The experiment health check provides an at-a-glance view of the sample data entering your experiment. When your health check is green (showing a green heart icon with a checkmark), you can be confident that your metric calculations are trustworthy and reflective of the true value of your metrics for each experiment variation.
The Health Check is found at the top left of an Experiment page, and shows how experiment data conforms to the following criteria:
- Seasonality effect completeness (for sequential testing): A healthy experiment has run for its defined time duration, so the likelihood of a seasonality effect is small.
- Experimental review period completeness (for fixed horizon testing): Fixed horizon testing is designed to identify subtle effects that are detectable only over a longer period of time, so peeking is strongly discouraged until the experimental period is complete (at which time the value will be healthy, showing the green heart symbol).
- Sample ratio: In a healthy experiment, the actual percentage of samples per experiment variation is in ratio with the targeting percentages. Sample ratio agreement shows that the experiment’s variation assignments are truly random, not affected by unanticipated factors.
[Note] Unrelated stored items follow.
Background: an optimization exercise with open tools, aiming at small area. Do not read the settings as production practice.
RTL that was checked went through simulation tests only; none was proved equivalent to the original.
For run 6, only the layout was checked, not whether the RTL still works.
Power figures rest on the tool's default switching activity, not on a simulated workload. The clock port is modelled as an ideal driver; clocking choices that lean on that would not hold on a real chip.

File: design.v
module cardinal_router (cwsi, cwri, cwdi, ccwsi, ccwri, ccwdi, pesi, peri, pedi,
               cwso, cwro, cwdo, ccwso, ccwro, ccwdo, peso, pero, pedo,
               polarity, clk, reset);
    input cwsi, cwro, ccwsi, ccwro, pesi, pero, clk, reset, polarity;
    input [60:0] cwdi, ccwdi;        
    input [63:0] pedi;
    output cwri, cwso, ccwri, ccwso, peri, peso;
    output [60:0] cwdo, ccwdo;       
    output [63:0] pedo;
    reg [60:0] cwi_e, cwi_w, ccwi_e, ccwi_w;    
    reg [62:0] pei_e, pei_w;                    
    reg cwi_fe, cwi_fw, ccwi_fe, ccwi_fw, pei_fe, pei_fw;
    reg [60:0] cwo_o, cwo_w, ccwo_o, ccwo_w;    
    reg [60:0] peo_o, peo_w;                    
    reg cwo_fo, cwo_fw, ccwo_fo, ccwo_fw, peo_fo, peo_fw;
    reg cwo_g, ccwo_g, peo_g;
    wire cwo_ri  = ~cwo_fw;
    wire ccwo_ri = ~ccwo_fw;
    wire peo_ri  = ~peo_fw;
    wire cwi_so_cw   = cwi_fe & cwo_ri & cwi_e[48];
    wire cwi_so_pe   = cwi_fe & peo_ri & ~cwi_e[48];
    wire ccwi_so_ccw = ccwi_fe & ccwo_ri & ccwi_e[48];
    wire ccwi_so_pe  = ccwi_fe & peo_ri & ~ccwi_e[48];
    wire pei_so_cw   = pei_fe & cwo_ri & ~pei_e[62];
    wire pei_so_ccw  = pei_fe & ccwo_ri & pei_e[62];
    wire cwo_g1 = cwi_so_cw & ~(pei_so_cw & cwo_g);
    wire cwo_g2 = pei_so_cw & ~(cwi_so_cw & ~cwo_g);
    wire cwo_si = cwi_so_cw | pei_so_cw;
    wire ccwo_g1 = ccwi_so_ccw & ~(pei_so_ccw & ccwo_g);
    wire ccwo_g2 = pei_so_ccw & ~(ccwi_so_ccw & ~ccwo_g);
    wire ccwo_si = ccwi_so_ccw | pei_so_ccw;
    wire peo_g1 = cwi_so_pe & ~(ccwi_so_pe & peo_g);
    wire peo_g2 = ccwi_so_pe & ~(cwi_so_pe & ~peo_g);
    wire peo_si = cwi_so_pe | ccwi_so_pe;
    assign cwri  = ~cwi_fw;
    assign ccwri = ~ccwi_fw;
    assign peri  = ~pei_fw;
    assign cwso  = cwo_fo & cwro;
    assign ccwso = ccwo_fo & ccwro;
    assign peso  = peo_fo & pero;
    wire pe_take = pesi & (pedi[63] ^ polarity);
    wire [60:0] cwo_l1  = {cwi_e[60:55], 1'b0, cwi_e[54:49], cwi_e[47:0]};
    wire [60:0] cwo_l2  = {pei_e[61:56], pei_e[55:49], pei_e[47:0]};
    wire [60:0] ccwo_l1 = {ccwi_e[60:55], 1'b0, ccwi_e[54:49], ccwi_e[47:0]};
    wire [60:0] ccwo_l2 = cwo_l2;
    wire [60:0] peo_l1  = {1'b0, cwi_e[60:55], cwi_e[54:49], cwi_e[47:0]};
    wire [60:0] peo_l2  = {1'b1, ccwi_e[60:55], ccwi_e[54:49], ccwi_e[47:0]};
    reg cwi_fwn, ccwi_fwn, pei_fwn;
    function [60:0] sel3;
        input s1; input [60:0] a;
        input s2; input [60:0] b;
        input s3; input [60:0] c;
        sel3 = ({61{s1}} & a) | ({61{s2}} & b) | ({61{s3}} & c);
    endfunction
    always @(posedge clk) begin
        cwi_e  <= ({61{cwi_fw}} & cwi_w) | ({61{cwi_fwn}} & cwdi);
        cwi_w  <= cwi_e;
        ccwi_e <= ({61{ccwi_fw}} & ccwi_w) | ({61{ccwi_fwn}} & ccwdi);
        ccwi_w <= ccwi_e;
        pei_e  <= ({63{pei_fw}} & pei_w) | ({63{pei_fwn}} & pedi[62:0]);
        pei_w  <= pei_e;
        cwo_o  <= sel3(cwo_g1, cwo_l1, cwo_g2, cwo_l2, cwo_fw, cwo_w);
        cwo_w  <= cwo_o;
        ccwo_o <= sel3(ccwo_g1, ccwo_l1, ccwo_g2, ccwo_l2, ccwo_fw, ccwo_w);
        ccwo_w <= ccwo_o;
        peo_o  <= sel3(peo_g1, peo_l1, peo_g2, peo_l2, peo_fw, peo_w);
        peo_w  <= peo_o;
    end
    wire cwi_fw_nx  = cwi_fe & ~(cwo_g1 | peo_g1);
    wire ccwi_fw_nx = ccwi_fe & ~(ccwo_g1 | peo_g2);
    wire pei_fw_nx  = pei_fe & ~(cwo_g2 | ccwo_g2);
    wire cwo_fw_nx  = cwo_fo & ~cwro;
    wire ccwo_fw_nx = ccwo_fo & ~ccwro;
    wire peo_fw_nx  = peo_fo & ~pero;
    always @(posedge clk) begin
        if (reset) begin
            cwi_fwn <= 1; ccwi_fwn <= 1; pei_fwn <= 1;
        end else begin
            cwi_fwn <= ~cwi_fw_nx;
            ccwi_fwn <= ~ccwi_fw_nx;
            pei_fwn <= ~pei_fw_nx;
        end
    end
    always @(posedge clk) begin
        if (reset) begin
            cwi_fe <= 0; cwi_fw <= 0;
            ccwi_fe <= 0; ccwi_fw <= 0;
            pei_fe <= 0; pei_fw <= 0;
            cwo_fo <= 0; cwo_fw <= 0;
            ccwo_fo <= 0; ccwo_fw <= 0;
            peo_fo <= 0; peo_fw <= 0;
            cwo_g <= 0; ccwo_g <= 0; peo_g <= 0;
        end else begin
            cwi_fe  <= cwi_fw | cwsi;
            cwi_fw  <= cwi_fw_nx;
            ccwi_fe <= ccwi_fw | ccwsi;
            ccwi_fw <= ccwi_fw_nx;
            pei_fe  <= pei_fw | pe_take;
            pei_fw  <= pei_fw_nx;
            cwo_fo  <= cwo_fw | cwo_si;
            cwo_fw  <= cwo_fw_nx;
            ccwo_fo <= ccwo_fw | ccwo_si;
            ccwo_fw <= ccwo_fw_nx;
            peo_fo  <= peo_fw | peo_si;
            peo_fw  <= peo_fw_nx;
            cwo_g  <= cwo_g  ^ (cwi_so_cw & pei_so_cw);
            ccwo_g <= ccwo_g ^ (ccwi_so_ccw & pei_so_ccw);
            peo_g  <= peo_g  ^ (cwi_so_pe & ccwi_so_pe);
        end
    end
    assign pedo = {~polarity, peo_o[60:54], 2'b00, peo_o[53:0]};
    assign cwdo  = cwo_o;
    assign ccwdo = ccwo_o;
endmodule
module cardinal_ring (node0_pesi, node0_peri, node0_pedi, node0_peso, node0_pero, node0_pedo, node0_polarity,
                  node1_pesi, node1_peri, node1_pedi, node1_peso, node1_pero, node1_pedo, node1_polarity,
                  node2_pesi, node2_peri, node2_pedi, node2_peso, node2_pero, node2_pedo, node2_polarity,
                  node3_pesi, node3_peri, node3_pedi, node3_peso, node3_pero, node3_pedo, node3_polarity,
                  clk, reset);
    input clk, reset;
    input node0_pesi, node0_pero;
    input [63:0] node0_pedi;
    output node0_peri, node0_peso, node0_polarity;
    output [63:0] node0_pedo;
    input node1_pesi, node1_pero;
    input [63:0] node1_pedi;
    output node1_peri, node1_peso, node1_polarity;
    output [63:0] node1_pedo;
    input node2_pesi, node2_pero;
    input [63:0] node2_pedi;
    output node2_peri, node2_peso, node2_polarity;
    output [63:0] node2_pedo;
    input node3_pesi, node3_pero;
    input [63:0] node3_pedi;
    output node3_peri, node3_peso, node3_polarity;
    output [63:0] node3_pedo;
    reg polarity;
    always @(posedge clk) begin
        if (reset) polarity <= 0;
        else polarity <= ~polarity;
    end
    assign node0_polarity = polarity;
    assign node1_polarity = polarity;
    assign node2_polarity = polarity;
    assign node3_polarity = polarity;
    wire cwso_0, cwso_1, cwso_2, cwso_3;
    wire ccwso_0, ccwso_1, ccwso_2, ccwso_3;
    wire cwri_0, cwri_1, cwri_2, cwri_3;
    wire ccwri_0, ccwri_1, ccwri_2, ccwri_3;
    wire [60:0] cwdo_0, cwdo_1, cwdo_2, cwdo_3;
    wire [60:0] ccwdo_0, ccwdo_1, ccwdo_2, ccwdo_3;
    cardinal_router router_0 (cwso_3, cwri_0, cwdo_3, ccwso_1, ccwri_0, ccwdo_1, node0_pesi, node0_peri, node0_pedi,
                          cwso_0, cwri_1, cwdo_0, ccwso_0, ccwri_3, ccwdo_0, node0_peso, node0_pero, node0_pedo,
                          polarity, clk, reset);
    cardinal_router router_1 (cwso_0, cwri_1, cwdo_0, ccwso_2, ccwri_1, ccwdo_2, node1_pesi, node1_peri, node1_pedi,
                          cwso_1, cwri_2, cwdo_1, ccwso_1, ccwri_0, ccwdo_1, node1_peso, node1_pero, node1_pedo,
                          polarity, clk, reset);
    cardinal_router router_2 (cwso_1, cwri_2, cwdo_1, ccwso_3, ccwri_2, ccwdo_3, node2_pesi, node2_peri, node2_pedi,
                          cwso_2, cwri_3, cwdo_2, ccwso_2, ccwri_1, ccwdo_2, node2_peso, node2_pero, node2_pedo,
                          polarity, clk, reset);
    cardinal_router router_3 (cwso_2, cwri_3, cwdo_2, ccwso_0, ccwri_3, ccwdo_0, node3_pesi, node3_peri, node3_pedi,
                          cwso_3, cwri_0, cwdo_3, ccwso_3, ccwri_2, ccwdo_3, node3_peso, node3_pero, node3_pedo,
                          polarity, clk, reset);
endmodule
File: run.sh
#!/bin/bash
# synth_recipe.tcl (not shown) runs the flow's synth.tcl, then flattens the netlist and writes it again
# the make line also repeats each setting of config.mk as NAME=value (left out here)
make -C /OpenROAD-flow-scripts/flow DESIGN_CONFIG=/design/flow/config.mk WORK_HOME=/design/flow/orfs CLKGATE_MAP_FILE= SYNTH_SCRIPT=/design/flow/synth_recipe.tcl finish
File: config.mk
export PLATFORM = sky130hd
export DESIGN_NAME = cardinal_ring
export DESIGN_NICKNAME = cardinal_ring
export VERILOG_FILES = /design/flow/design.v
export SDC_FILE = /design/flow/constraint.sdc
export NUM_CORES = 4
export LEC_CHECK = 0
export CAP_MARGIN = 20
export CORE_MARGIN = 2
export CORE_UTILIZATION = 45
export PLACE_DENSITY = 0.6
export SLEW_MARGIN = 20
File: constraint.sdc
create_clock -name core_clock -period 5.0 [get_ports {clk}]
set_input_delay 1.0000 -clock core_clock [delete_from_list [all_inputs] [get_ports {clk}]]
set_output_delay 1.0000 -clock core_clock [all_outputs]
set_load 0.01 [all_outputs]
==> results of run 1 <==
cell usage in the layout, fill, tap and decap left out, types with 5 or more instances in the layout:
cell / n
a21oi_1: 36
a221o_1: 720
a22o_1: 744
a311oi_4: 8
and2_1: 724
buf_4: 79
bufinv_16: 31
clkbuf_1: 54
clkbuf_16: 313
clkbuf_8: 62
clkdlybuf4s50_1: 520
clkinv_2: 53
clkinvlp_4: 11
conb_1: 8
dfxtp_1: 2973
dfxtp_4: 33
diode_2: 13
inv_1: 13
nand2_1: 13
nand2b_1: 12
nand3b_1: 7
nor2_1: 33
nor3b_1: 12
nor4b_1: 12
o21ai_0: 7
o31ai_1: 5
or3_1: 7
or4_1: 5
or4b_2: 8
per-layer routing:
metal	wire, um	track usage (%)	part of all wire, %
met2	127000	46.9	46
met5	29	0	0.011
met1	118000	38.5	43
met4	11300	11.6	4.1
met3	18200	4.58	6.6
cell type report:
| cell class | instances | area (um^2) | area share, % |
|---|---|---|---|
| clock inverters | 101 | 1330 | 1.34 |
| diodes | 13 | 32.5 | 0.0327 |
| well taps | 2370 | 2970 | 2.98 |
| repair buffers | 604 | 5880 | 5.92 |
| inverters | 13 | 48.8 | 0.0491 |
| multi-input cells | 2397 | 19800 | 20.0 |
| clock buffers | 429 | 8890 | 8.95 |
| flip-flops and latches | 3009 | 60400 | 60.8 |
where the power goes:
| group | internal, mW | total, mW | leakage, nW | switching [mW] |
|---|---|---|---|---|
| clock network | 14.0 | 23.2 | 5.04 | 9.24 |
| registers | 24.8 | 25.4 | 24.5 | 0.634 |
| logic | 0.524 | 1.02 | 10.3 | 0.495 |
cells by family after synthesis:
kind of cell,synth area share (%)
other cells,0.00457
xor+xnor,0.0427
flops,73.5
buf+inv,2.55
compound gates,17.4
simple gates,6.52
registers in the layout, summed over array words and instances (netlist names), 62 cells and up:
register	flops
router_0.pei_e	62
router_0.pei_w	62
router_1.pei_e	62
router_1.pei_w	62
router_2.pei_e	62
router_2.pei_w	62
router_3.pei_e	62
router_3.pei_w	62
worst paths after layout:
kind | from | endpoint
max | polarity$_SDFF_PP0_ | node2_pedo[63]
min | router_0.cwo_o[49]$_DFF_P_ | router_0.cwo_w[49]$_DFF_P_
max reg2reg | router_1.ccwi_fe$_SDFF_PP0_ | router_1.ccwo_o[4]$_DFF_P_
min reg2reg | router_0.cwo_o[49]$_DFF_P_ | router_0.cwo_w[49]$_DFF_P_
worst max-delay path, cell delays in order (launching register included):
cell and delay (ps):
dfxtp_1 720, inv_1 180, clkdlybuf4s50_1 520
stage by stage:
stage / cells / total power, mW / util, % / hold slack, ps
floorplan: 5837 / 26.2 / - / 332
global placement: 8392 / 26.9 / 49.2 / 334
detailed placement: 8393 / 26.9 / 49.2 / 336
CTS: 8923 / 49.9 / 54.9 / 317
global route: 8926 / 51.0 / 54.9 / 314
finish: 8936 / 49.7 / 54.9 / 314
==> out/results.ini, run 1 <==
[logic_synthesis]
ys_types=35
syn_inst=5830
ys_top_cells_by_count=dfxtp_1, a22o_1, and2_1
yosysWarnings=2
synthFlopType=dfxtp_1
netlist_top_cells_area=dfxtp_1, a221o_1, a22o_1
ys_ff_latch=3009
syn_area_mm2=0.0820
synth_top_area_cell=dfxtp_1
yosysTopAreaCellShare_pct=73.5
synth_edf_count=0
syn_area_per_cell_um2=14.1
seq_area_frac_synth_pct=73.5
async_flop_share_pct=0
yosysMostFrequentCell=dfxtp_1

[critical_path]
r2r_setup_slack_ps=1960
arrival_ps=2330
startpoint_type=flop
rr_worst_depth=4
path_max_fanout=10
cp_data_required_time_ps=4000
cp-end-kind=output port
critPathKind=flop to output port

[pwr]
ir_drop_mv=0.254
power.density_mw_per_mm2=500
p_leak_nw=39.9

[grt]
grt_pass1_wl_um=385000
grt_pass1_vias=50700
grt_overflow=0
grt_max_degree=67
antenna_found_initial=24
grt_usage_pct=28.9

[drt]
antenna_left=0
drt_iter0_drc=4664
avgViaCountPerCell=5.71
vias=51000
firstDrtPassIters=6
wl_per_cell_um=30.7
wl_um=274000
drc_errors=0

[clock_network]
cts_resized=0
h-tree-depth=5
path_clk_slew_ps=60
root_buffer=clkbuf_16
clock_latency_ps=930
clockBufferDepth=4
ctsHoldBuffers=0
cts_tree=built
cts_buffers=307
clock-sinks=3009
cts_setup_buffers=0

[timing]
rsz0062_at_grt=false
timing.final.crit_share_pct=66.6
drv_slew=0
relSlewSlack_pct=16.7
period_minus_slack_ps=3330
finalSetupViolCount=0
finalHoldViolCount=0
setup_tns_ps=0
skew_ps=59.2
setup_ws_ps=1670
max_freq_ghz=0.300
tightest_slew_ps=1250

[finish]
synthToLayoutAreaGrowth_pct=21.2
drive_gt1_share_pct=9.58
n_fill_cell=14700
fin_area_mm2=0.0994
fin_nets=6598

[floorplanning]
io_pins=534
die_width_um=431
dieHeight_um=431
coreArea_mm2=0.181
die-area_mm2=0.186
initial_utilization_pct=45.3
num_rows=156

[placement]
gp_congestion=0.828
port_buffers=521
place_area_mm2=0.0891
hpwl_um=161000
place_ws_ps=1850

[hold_path]
hold_class=flop to flop
holdPathStages=0

[job]
drv_cap=0

[run_status]
run_status=no timing/DRC/antenna violations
- Number of sample exclusions: When the experiment is healthy, few samples are excluded from the experiment calculations. (Exclusions can happen when targeting rules change and keys are reallocated. In this case, some keys are excluded to avoid vacillating between experiment variations, because they would not be reflective of a single variation. A high number of exclusions can affect the experiment and indicates that metric results should be interpreted with caution.)
Health check details
The health check details can help you validate your interpretation of experimental statistics. Details also help you understand the severity of any failed check and lead you to the next steps to troubleshoot.
When you click the See details link on the Health Check popup, you will see a slide out modal with your seasonality effect / experimental review period, sample ratio, and sample exclusion details. The possible values for these criteria and additional useful references are described in the sections below.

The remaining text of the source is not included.